The key stages to build the tag are as follows

  • Create a label and rotateto vertical. Position the tag as near to the reference plane and a preferred distance from the centre origin. Make sure the label is set to vertical align 'middle', horizontal align 'centre' and 'keep readable' is checked.
  • Put in another element. Where this goes and what it is doesn't matter. This is required so that the group created in the next step contains more than one element. In the example, this is a vertical line. (This is necessary as the group exclude outlined below will not work if the group contains only one element)

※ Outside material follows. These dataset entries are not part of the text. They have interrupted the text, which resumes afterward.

### src/rtl/mcPkg.sv
`timescale 1ns/1ps
package mcPkg;
  localparam int WORD_W  = 32;
  localparam int REG_NUM = 32;
  localparam int REG_AW  = $clog2(REG_NUM);
  localparam int IMM_W   = 16;
  localparam int FN_W    = 6;
  localparam logic [WORD_W-1:0] RESET_PC   = '0;
  localparam logic [WORD_W-1:0] HANDLER_PC = 32'h8000_0180;

  localparam logic [FN_W-1:0] FN_ADD = 6'h20;
  localparam logic [FN_W-1:0] FN_SUB = 6'h22;
  localparam logic [FN_W-1:0] FN_AND = 6'h24;
  localparam logic [FN_W-1:0] FN_OR  = 6'h25;
  localparam logic [FN_W-1:0] FN_SLT = 6'h2A;

  typedef enum logic [1:0] {
    SRCB_REG  = 2'b00,
    SRCB_FOUR = 2'b01,
    SRCB_IMM  = 2'b10,
    SRCB_IMM4 = 2'b11
  } srcB_e;

  typedef enum logic [1:0] {
    PCS_ALU    = 2'b00,
    PCS_ALUOUT = 2'b01,
    PCS_JUMP   = 2'b10,
    PCS_TRAP   = 2'b11
  } pcSrc_e;

  typedef enum logic [1:0] {
    AOP_ADD   = 2'b00,
    AOP_SUB   = 2'b01,
    AOP_FUNCT = 2'b10,
    AOP_RSVD  = 2'b11
  } aluOp_e;

  typedef enum logic [2:0] {
    FNC_ADD,
    FNC_SUB,
    FNC_AND,
    FNC_OR,
    FNC_SLT,
    FNC_NONE
  } aluFn_e;

  typedef struct packed {
    logic   pcWrite;
    logic   pcWriteCond;
    logic   iorD;
    logic   irWrite;
    logic   regDst;
    logic   memToReg;
    logic   regWrite;
    logic   aluSrcA;
    srcB_e  aluSrcB;
    aluOp_e aluOp;
    pcSrc_e pcSource;
    logic   epcWrite;
    logic   causeWrite;
    logic   intCause;
  } strobes_t;
endpackage

### src/rtl/mcAlu.sv
`timescale 1ns/1ps
module mcAlu
  import mcPkg::*;
(
  input  aluOp_e              op,
  input  logic [FN_W-1:0]     funct,
  input  logic [WORD_W-1:0]   a,
  input  logic [WORD_W-1:0]   b,
  output logic [WORD_W-1:0]   result,
  output logic                zero,
  output logic                overflow
);
  localparam int MSB = WORD_W - 1;

  aluFn_e fn;
  logic [WORD_W-1:0] sum;
  logic [WORD_W-1:0] diff;
  logic lessThan;
  logic ovfAdd;
  logic ovfSub;

  always_comb begin
    unique case (op)
      AOP_SUB: fn = FNC_SUB;
      AOP_FUNCT: begin
        unique case (funct)
          FN_ADD:  fn = FNC_ADD;
          FN_SUB:  fn = FNC_SUB;
          FN_AND:  fn = FNC_AND;
          FN_OR:   fn = FNC_OR;
          FN_SLT:  fn = FNC_SLT;
          default: fn = FNC_NONE;
        endcase
      end
      default: fn = FNC_ADD;
    endcase
  end

  assign sum      = a + b;
  assign diff     = a - b;
  assign lessThan = $signed(a) < $signed(b);
  assign ovfAdd   = (a[MSB] == b[MSB]) && (sum[MSB] != a[MSB]);
  assign ovfSub   = (a[MSB] != b[MSB]) && (diff[MSB] != a[MSB]);

  always_comb begin
    unique case (fn)
      FNC_ADD: result = sum;
      FNC_SUB: result = diff;
      FNC_AND: result = a & b;
      FNC_OR:  result = a | b;
      FNC_SLT: result = {{(WORD_W-1){1'b0}}, lessThan};
      default: result = '0;
    endcase
  end

  assign zero     = (result == '0);
  assign overflow = (op == AOP_FUNCT) &&
                    (((fn == FNC_ADD) && ovfAdd) || ((fn == FNC_SUB) && ovfSub));
endmodule

### src/rtl/mcRegFile.sv
`timescale 1ns/1ps
module mcRegFile
  import mcPkg::*;
(
  input  logic              clk,
  input  logic              rstN,
  input  logic [REG_AW-1:0] raddrA,
  input  logic [REG_AW-1:0] raddrB,
  input  logic [REG_AW-1:0] waddr,
  input  logic [WORD_W-1:0] wdata,
  input  logic              we,
  output logic [WORD_W-1:0] rdataA,
  output logic [WORD_W-1:0] rdataB
);
  logic [WORD_W-1:0] regQ [REG_NUM];

  for (genvar i = 0; i < REG_NUM; i++) begin : gReg
    if (i == 0) begin : gZero
      assign regQ[i] = '0;
    end else begin : gStore
      always_ff @(posedge clk or negedge rstN) begin
        if (!rstN) begin
          regQ[i] <= '0;
        end else if (we && (waddr == REG_AW'(i))) begin
          regQ[i] <= wdata;
        end
      end
    end
  end

  assign rdataA = regQ[raddrA];
  assign rdataB = regQ[raddrB];
endmodule

### src/rtl/mcDpCore.sv
`timescale 1ns/1ps
module mcDpCore
  import mcPkg::*;
(
  input  logic              clk,
  input  logic              rstN,
  input  strobes_t          s,
  input  logic [WORD_W-1:0] memRData,
  output logic [WORD_W-1:0] memAddr,
  output logic [WORD_W-1:0] memWData,
  output logic [FN_W-1:0]   opcode,
  output logic [FN_W-1:0]   funct,
  output logic              aluZero,
  output logic              aluOverflow,
  output logic [WORD_W-1:0] epcOut,
  output logic [WORD_W-1:0] causeOut
);
  logic [WORD_W-1:0] pcQ, irQ, mdrQ, aQ, bQ, aluOutQ, epcQ, causeQ;
  logic [WORD_W-1:0] rfA, rfB, rfWData;
  logic [REG_AW-1:0] rsF, rtF, rdF, rfWAddr;
  logic [WORD_W-1:0] immSext, immShift, opA, opB, aluRes, jumpTgt, pcNext;
  logic              pcLoad;

  // instruction fields
  assign rsF      = irQ[25:21];
  assign rtF      = irQ[20:16];
  assign rdF      = irQ[15:11];
  assign opcode   = irQ[31:26];
  assign funct    = irQ[FN_W-1:0];
  assign immSext  = {{(WORD_W-IMM_W){irQ[IMM_W-1]}}, irQ[IMM_W-1:0]};
  assign immShift = {immSext[WORD_W-3:0], 2'b00};
  assign jumpTgt  = {pcQ[WORD_W-1:WORD_W-4], irQ[25:0], 2'b00};

  // register file write port selection
  assign rfWAddr = s.regDst   ? rdF  : rtF;
  assign rfWData = s.memToReg ? mdrQ : aluOutQ;

  mcRegFile uRegs (
    .clk    (clk),
    .rstN   (rstN),
    .raddrA (rsF),
    .raddrB (rtF),
    .waddr  (rfWAddr),
    .wdata  (rfWData),
    .we     (s.regWrite),
    .rdataA (rfA),
    .rdataB (rfB)
  );

  // operand multiplexers
  assign opA = s.aluSrcA ? aQ : pcQ;
  always_comb begin
    unique case (s.aluSrcB)
      SRCB_REG:  opB = bQ;
      SRCB_FOUR: opB = WORD_W'(4);
      SRCB_IMM:  opB = immSext;
      default:   opB = immShift;
    endcase
  end

  mcAlu uAlu (
    .op       (s.aluOp),
    .funct    (funct),
    .a        (opA),
    .b        (opB),
    .result   (aluRes),
    .zero     (aluZero),
    .overflow (aluOverflow)
  );

  // next PC selection
  always_comb begin
    unique case (s.pcSource)
      PCS_ALU:    pcNext = aluRes;
      PCS_ALUOUT: pcNext = aluOutQ;
      PCS_JUMP:   pcNext = jumpTgt;
      default:    pcNext = HANDLER_PC;
    endcase
  end
  assign pcLoad = s.pcWrite || (s.pcWriteCond && aluZero);

  always_ff @(posedge clk or negedge rstN) begin
    if (!rstN) begin
      pcQ     <= RESET_PC;
      irQ     <= '0;
      mdrQ    <= '0;
      aQ      <= '0;
      bQ      <= '0;
      aluOutQ <= '0;
      epcQ    <= '0;
      causeQ  <= '0;
    end else begin
      mdrQ    <= memRData;
      aQ      <= rfA;
      bQ      <= rfB;
      aluOutQ <= aluRes;
      if (s.irWrite)    irQ    <= memRData;
      if (pcLoad)       pcQ    <= pcNext;
      if (s.epcWrite)   epcQ   <= aluRes;
      if (s.causeWrite) causeQ <= WORD_W'(s.intCause);
    end
  end

  assign memAddr  = s.iorD ? aluOutQ : pcQ;
  assign memWData = bQ;
  assign epcOut   = epcQ;
  assign causeOut = causeQ;

  AST_IR_HOLD: assert property (@(posedge clk) disable iff (!rstN)
    !s.irWrite |=> $stable(irQ));

  AST_OVF_SCOPE: assert property (@(posedge clk) disable iff (!rstN)
    aluOverflow |-> (s.aluOp == AOP_FUNCT) && ((funct == FN_ADD) || (funct == FN_SUB)));

  AST_A_ZERO_REG: assert property (@(posedge clk) disable iff (!rstN)
    (rsF == '0) |=> (aQ == '0));

  AST_B_ZERO_REG: assert property (@(posedge clk) disable iff (!rstN)
    (rtF == '0) |=> (bQ == '0));

  AST_PC_HOLD: assert property (@(posedge clk) disable iff (!rstN)
    !(s.pcWrite || (s.pcWriteCond && aluZero)) |=> $stable(pcQ));

  AST_TRAP_ENTRY: assert property (@(posedge clk) disable iff (!rstN)
    (s.pcWrite && (s.pcSource == PCS_TRAP)) |=> (pcQ == HANDLER_PC));

  AST_JUMP_REGION: assert property (@(posedge clk) disable iff (!rstN)
    (s.pcWrite && (s.pcSource == PCS_JUMP)) |=>
      (pcQ[WORD_W-1:WORD_W-4] == $past(pcQ[WORD_W-1:WORD_W-4])) && (pcQ[1:0] == 2'b00));

  AST_EPC_HOLD: assert property (@(posedge clk) disable iff (!rstN)
    !s.epcWrite |=> $stable(epcQ));

  AST_CAUSE_HOLD: assert property (@(posedge clk) disable iff (!rstN)
    !s.causeWrite |=> $stable(causeQ));
endmodule

### src/rtl/multiCycleDatapath.sv
`timescale 1ns/1ps
module multiCycleDatapath
  import mcPkg::*;
(
  input  logic              clk,
  input  logic              rstN,
  input  logic              pcWrite,
  input  logic              pcWriteCond,
  input  logic              iorD,
  input  logic              irWrite,
  input  logic              regDst,
  input  logic              memToReg,
  input  logic              regWrite,
  input  logic              aluSrcA,
  input  logic [1:0]        aluSrcB,
  input  logic [1:0]        aluOp,
  input  logic [1:0]        pcSource,
  input  logic              epcWrite,
  input  logic              causeWrite,
  input  logic              intCause,
  input  logic [WORD_W-1:0] memRData,
  output logic [WORD_W-1:0] memAddr,
  output logic [WORD_W-1:0] memWData,
  output logic [FN_W-1:0]   opcode,
  output logic [FN_W-1:0]   funct,
  output logic              aluZero,
  output logic              aluOverflow,
  output logic [WORD_W-1:0] epcOut,
  output logic [WORD_W-1:0] causeOut
);
  strobes_t strobes;

  always_comb begin
    strobes.pcWrite     = pcWrite;
    strobes.pcWriteCond = pcWriteCond;
    strobes.iorD        = iorD;
    strobes.irWrite     = irWrite;
    strobes.regDst      = regDst;
    strobes.memToReg    = memToReg;
    strobes.regWrite    = regWrite;
    strobes.aluSrcA     = aluSrcA;
    strobes.aluSrcB     = srcB_e'(aluSrcB);
    strobes.aluOp       = aluOp_e'(aluOp);
    strobes.pcSource    = pcSrc_e'(pcSource);
    strobes.epcWrite    = epcWrite;
    strobes.causeWrite  = causeWrite;
    strobes.intCause    = intCause;
  end

  mcDpCore uCore (
    .clk         (clk),
    .rstN        (rstN),
    .s           (strobes),
    .memRData    (memRData),
    .memAddr     (memAddr),
    .memWData    (memWData),
    .opcode      (opcode),
    .funct       (funct),
    .aluZero     (aluZero),
    .aluOverflow (aluOverflow),
    .epcOut      (epcOut),
    .causeOut    (causeOut)
  );
endmodule

### config.mk
export PLATFORM = sky130hd
export DESIGN_NAME = multiCycleDatapath
export DESIGN_NICKNAME = d
export VERILOG_FILES = /design/src/rtl/mcPkg.sv /design/src/rtl/mcAlu.sv /design/src/rtl/mcRegFile.sv /design/src/rtl/mcDpCore.sv /design/src/rtl/multiCycleDatapath.sv
export SDC_FILE = /design/constraint.sdc
export NUM_CORES = 2
export LEC_CHECK = 0
export CAP_MARGIN = 20
export CORE_MARGIN = 4
export CORE_UTILIZATION = 41
export CTS_CLUSTER_DIAMETER = 50
export DETAILED_ROUTE_END_ITERATION = 16
export DONT_BUFFER_PORTS = 1
export PLACE_DENSITY_LB_ADDON = 0.25
export REMOVE_ABC_BUFFERS = 1
export SYNTH_ARGS = -nofsm -noshare
export SYNTH_HDL_FRONTEND = slang
export SYNTH_SLANG_ARGS = --single-unit
### constraint.sdc
create_clock -name clk -period 8.4 [get_ports clk]
set_input_delay 2.1 -clock clk [delete_from_list [all_inputs] [get_ports clk]]
set_output_delay 2.1 -clock clk [all_outputs]
set_load 0.01 [all_outputs]
[Yosys cells after proc, flatten, opt, wreduce, memory -nomap -nowiden]
Index checks and enable logic that the tools add are counted.
Cells by class
  add/sub/neg operators: 2
  $lt $le $gt $ge: 3
  eq/ne operators: 50
  muxes and demuxes: 15
  bitwise logic cells: 5
  reductions and logical operators: 44
Operator list (count)
  $bmux 32 s5: 2
  $mux 32: 7
  $pmux 32 s3: 2
  $pmux 32 s5: 1
  $eq 5x5->1 const B: 16
  $eq 5x4->1 const B: 8
  $logic_and 1x1->1: 37
  $add 32x32->32: 1
  $and 32x32->32: 1
  $logic_not 32->1: 1
  $lt 32x32->1: 1
  $or 32x32->32: 1
  $sub 32x32->32: 1
  $eq 6x6->1 const B: 5
  $eq 5x3->1 const B: 4
  $pmux 3 s5: 1
  $ge 6x6->1 const B: 2
  $not 5->6: 2
  $eq 5x2->1 const B: 2
  $eq 2x1->1 const B: 3
  $eq 2x2->1 const B: 3
  $eq 3x2->1 const B: 2
  $pmux 3 s2: 1
  $eq 5x1->1 const B: 1
  other kinds (10): 14
Storage, ports and cells
  register bits: 1217
  input bits: 51
  output and inout bits: 142
  logic and storage cells: 159

[Logic depth before layout (Yosys ltp)]
  word-level depth: 9
  mapped depth: 21
  depth with buffers taken out: 17

[Modules after synthesis]
From an unflattened synthesis, not the netlist that was laid out.
Unflattened totals
  cell total of the unflattened synthesis: 5192
  area total of the unflattened synthesis: 68263.0 um^2
Modules (own cells, without submodules)
  mcRegFile: times used 1, cells an instance 3639, area each 53226.0 um^2, seq. area each 24823.8 um^2
  mcDpCore: times used 1, cells an instance 687, area each 9489.1 um^2, seq. area each 5630.4 um^2
  mcAlu: times used 1, cells an instance 866, area each 5547.8 um^2, seq. area each 0.0 um^2

[Least setup slack after synthesis]
Ideal clock, no wire load.
  kind: input -> output
  start point: in aluSrcA
  end point: out aluZero
  arrival: 5.924 ns
  path slack: 0.376 ns
  cell stages on the path: 16
  path buffers: 3
  cells stage by stage: clkbuf_1 > clkbuf_1 > mux2_2 > ha_1 > buf_2 > or4_1 > or2_1 > nor4_2 > o21ai_1 > and3_4 > a221oi_2 > o21ai_1 > or4b_1 > nor4_2 > nand4b_1 > nor2_1
On the way
  word-level cells in the longest chain between the ends: 4
Ends and longest elaborated chain
  start: declaration: RTL line multiCycleDatapath.sv:14  | input logic aluSrcA,
  $mux 32 *: RTL line mcDpCore.sv:51  | assign opA = s.aluSrcA ? aQ : pcQ;
  $sub 32x32->32, or another cell as far along: RTL line mcAlu.sv:40  | assign diff = a - b;
  $pmux 32 s5 *: RTL line mcAlu.sv:46  | unique case (fn)
  named net uCore.aluRes[22]: RTL line mcDpCore.sv:21  | logic [WORD_W-1:0] immSext, immShift, opA, opB, aluRes, jumpTgt, pcNext;
  $logic_not 32->1 *: RTL line mcAlu.sv:56  | assign zero = (result == '0);
  end: declaration: RTL line multiCycleDatapath.sv:26  | output logic aluZero,
The timed path passes the listed nets; every way through them passes the cells marked *.

[Worst setup path after layout]
  start point: in aluSrcA
  end point: out aluZero
On the way
  word-level cells in the longest chain between the ends: 4
Ends and longest elaborated chain (RTL line)
  $mux 32 *: mcDpCore.sv:51
  $sub 32x32->32, or another cell as far along: mcAlu.sv:40
  $pmux 32 s5 *: mcAlu.sv:46
  $logic_not 32->1 *: mcAlu.sv:56
Every way passes the cells marked *; elsewhere a longest branch is shown, timed or not.

==> flow_metrics.py <==
metrics = {
    "floorplanning": {
        "rows": 146,
        "fp.dieH_um": 408,
        "initial_utilization_pct": 41.3,
        "io_pins": 193,
        "die_w_um": 408,
        "die_area_um2": 167000,
        "coreArea_um2": 159000,
    },
    "worst_setup_path": {
        "critPathLaunchType": "input pin",
        "crit_fanout": 35,
        "r2r_end": "uCore.pcQ[28]",
        "crit_required_ns": 6.30,
        "rr_startpoint": "uCore.irQ[2]",
        "r2r_slack_ns": 2.45,
        "path_class": "in2out",
        "critPathArrivalTime_ns": 6.18,
        "rr_worst_depth": 22,
        "crit_path_end_kind": "output pin",
    },
    "synthesis": {
        "seq_area_frac_synth_pct": 46.4,
        "synthArstFlopShare_pct": 100,
        "synth_top_family_by_area": "multiplexers",
        "syn_avg_cell_area_um2": 11.2,
        "synthFlopType": "dfrtp_1",
        "syn_inst": 5863,
        "muxShareOfSynthArea_pct": 24.9,
        "synth_compound_area_share_pct": 13.5,
        "ys_seq_elements": 1217,
        "syn_area_um2": 65600,
        "yosys_warnings": 0,
        "synth_xor_xnor_area_share_pct": 0.0400,
        "synthAdderAreaFrac_pct": 2.18,
        "synth-edff-count": 0,
        "synth_cell_types": 95,
        "yosys.area_share.simple_pct": 8.58,
    },
    "detailed_routing": {
        "drt-pass1-iter-count": 6,
        "vias": 48754,
        "drc": 0,
        "final_antenna_net_count": 0,
        "viasPerCell": 6.14,
        "totalWireLength_um": 233000,
        "routedWlPerCell_um": 29.4,
        "drt_iter0_markers": 4840,
    },
    "timing": {
        "finalSetupViolations": 0,
        "max_freq_mhz": 121,
        "slew_headroom_pct": 18.5,
        "skew_ns": 0.0653,
        "period_share_pct": 98.6,
        "tightest_slew_ns": 1.22,
        "tns_ns": 0,
        "drv_slew": 0,
        "layout_setup_ws_ns": 0.115,
        "fin_crit_ns": 8.28,
        "holdWs_ns": 0.498,
        "hold_viol": 0,
    },
    "worst_hold_path": {
        "min_to": "uCore.uRegs.regQ[17]",
        "hold_path.class": "reg2reg",
        "min_from": "uCore.uRegs.regQ[17]",
        "hold_path_depth": 2,
    },
    "cells_and_area": {
        "finalCoreUtilization_pct": 46.7,
        "fill_cells": 14347,
        "fin_nets": 5885,
        "seqCellArea_um2": 30500,
        "final_common_cell": "dfrtp_1",
        "drive_gt1_share_pct": 25.4,
        "multiInputGateArea_um2": 33100,
        "synthToLayoutAreaGrowth_pct": 13.1,
        "final_cell_mix": "dfrtp_1, nor2_1, a21oi_1, mux4_2, buf_4",
    },
    "power": {
        "peakVddDrop_v": 0.000238,
        "power_frac_comb_pct": 37.1,
        "netSwitchingPower_mw": 10.4,
        "total_leakage_power_nw": 30.6,
        "sequentialPowerShare_pct": 38.9,
        "clock_power_share_pct": 24.0,
        "p_per_area_nw_per_um2": 383,
        "internal-power_mw": 18.1,
        "switching_share_pct": 36.5,
        "p_total_mw": 28.4,
    },
    "placed_design": {
        "gp_congestion": 0.968,
        "post-place-ws_ns": -0.0507,
        "numPortBuffers": 0,
        "hpwl_um": 146000,
    },
    "global_route": {
        "track_usage_pct": 27.9,
        "grt_max_degree": 274,
        "groute.layer.met1.usage_pct": 38.2,
        "antenna_found_initial": 17,
        "use_met2_pct": 42.6,
        "busiest_layer": "met2",
        "grt_overflow": 0,
        "grt_pass1_vias": 48331,
        "met3_usage_pct": 6.88,
        "grt_pass1_wl_um": 342000,
    },
    "clocking": {
        "root_buffer": "clkbuf_16",
        "cts_tree": "done",
        "clk_latency_ns": 0.83,
        "clk_pin_slew_worst_paths_ns": 0.06,
        "cts_made_buffers": 151,
        "cts_sinks": 1217,
        "htreeDepth": 4,
        "cts.path.max_buffers": 3,
    },
    "outcome": {
        "status": "finished clean",
    },
    "flow_run": {
        "drv_cap": 0,
    },
}
## registers in the layout (all words and copies together), names as in the netlist, 32 cells and up
signal / cells
uCore.epcOut: 32
uCore.irQ: 32
uCore.pcQ: 32
uCore.aQ: 32
uCore.mdrQ: 32
uCore.aluOutQ: 32
uCore.uRegs.regQ: 992
uCore.memWData: 32
## area by class of cell
class | count | area share [%]
Clock buffer | 192 | 5.65
Timing Repair Buffer | 261 | 3.03
Multi-Input combinational cell | 3970 | 44.6
Antenna cell | 24 | 0.0810
Clock inverter | 87 | 1.48
Inverter | 120 | 0.607
Tap cell | 2072 | 3.49
Sequential cell | 1217 | 41.1
## worst max-delay path by stage
stage	start	endpoint	slack [ns]	cells after the start
after floorplan	uCore.irQ[16]	uCore.uRegs.regQ[928]	-6.25	5
after global placement	aluSrcB[1]	aluZero	-0.03	19
after detailed placement	aluSrcB[1]	aluZero	-0.05	20
after CTS	aluSrcB[1]	aluZero	0.006	19
after global routing	aluSrcB[1]	aluZero	-0.01	19
final	aluSrcA	aluZero	0.12	18
## per-layer routing
layer  vias up  routed length (um)
met4         2               10600
li1      21052                   -
met5         -                  17
met2      2010              107000
met1     25232               96000
met3       458               19900
## cells by family after synthesis
kind of cell,after synthesis
and+or+nand+nor,1397
DFF,1217
other,1
buffers and inverters,706
adders and majority gates,113
xor gates and xnor gates,3
muxes,881
AOI/OAI and AO/OA,1545
## power by group through the flow
stage	clock, mW	combinational, mW	sequential (mW)
after detailed placement	0	10.3	11.1
after CTS	6.96	10.4	11.0
final	6.83	10.5	11.0
after floorplan	0	7.65	10.3
after global routing	7.20	11.5	11.4
after global placement	0	10.1	10.9
## critical path, stage by stage
cell	delay [ns]
mux2_2	0.25
inv_1	0.06
ha_2	0.19
fa_2	0.38
o21ba_1	0.20
or4_4	0.53
a211o_1	0.35
o211a_2	0.19
o311ai_4	0.25
a32oi_2	0.09
nor2_1	0.11
or4b_4	0.47
nor4_2	0.25
buf_4	0.17
nand4b_1	0.13
nor2_1	0.14
buf_4	0.14
buf_4	0.12
## synth_stat cells, types with 67 or more instances
| master | count | area share, % |
|---|---|---|
| a22o_1 | 67 | 0.89 |
| mux2i_1 | 68 | 1.0 |
| clkbuf_1 | 438 | 2.5 |
| nand2_1 | 128 | 0.73 |
| ha_1 | 111 | 2.1 |
| inv_1 | 120 | 0.69 |
| a21oi_1 | 1096 | 8.4 |
| buf_1 | 74 | 0.42 |
| o21ai_0 | 119 | 0.91 |
| mux4_2 | 576 | 20 |
| mux2_2 | 237 | 4.1 |
| dfrtp_1 | 1217 | 46 |
| nor2_1 | 1134 | 6.5 |
## through the flow
step,std cells,cell area (um^2)
after CTS,7909,73800
after global routing,7929,74200
after floorplan,5307,63300
after global placement,7626,68400
after detailed placement,7629,68500
final,7943,74200
## repair_timing
item	4_1_cts	5_1_grt
resized for setup	4	46
setup buffers	2	5
hold buffers	0	0
setup endpoints to repair	1	1
pin swaps	4	16
Power figures use the tool's default switching activity.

  • Select both elements and create a group called 'Label'. Drag the group origin point to the reference plane intersection
  • Select the group, go to Array, Rotation. Ensure 'Group and Associate' is checked. Check the 'Last' radio button. Drag the rotation point to the reference plane intersection point and enter the required rotation angle into the box
  • To hide the elements not required, Tab into the groups and select the element. Right click and hit 'Exclude'. Do this for all elements until left with only the required label
  • Now put an angular dimension to lines of the array. (on the line over the vertical reference plane, make sure you tab through to get the correct line)
  • Pick the dimension and add a parameter called 'Tag Angle'
As is sometimes the way with Revit, youdon't get something for nothing! If an angle of 0 or 360 is entered, the array breaks. To overcome this, some control is required through the use of a formula. This will get us as close to vertical as we can (in this case 0.11)

  • Create a new angle parameter'Angle Adjust'
  • In the formula box, enter if(or(Tag Angle=0,Tag Angle=360),0.11,Tag Angle)
  • Now amend the array dimension parameter to 'Angle Adjust'
Now to have different angle tags, simply duplicate type and enter a new angle. Or you can create a pre-defined set of angles quickly using a type catalogue. Enjoy!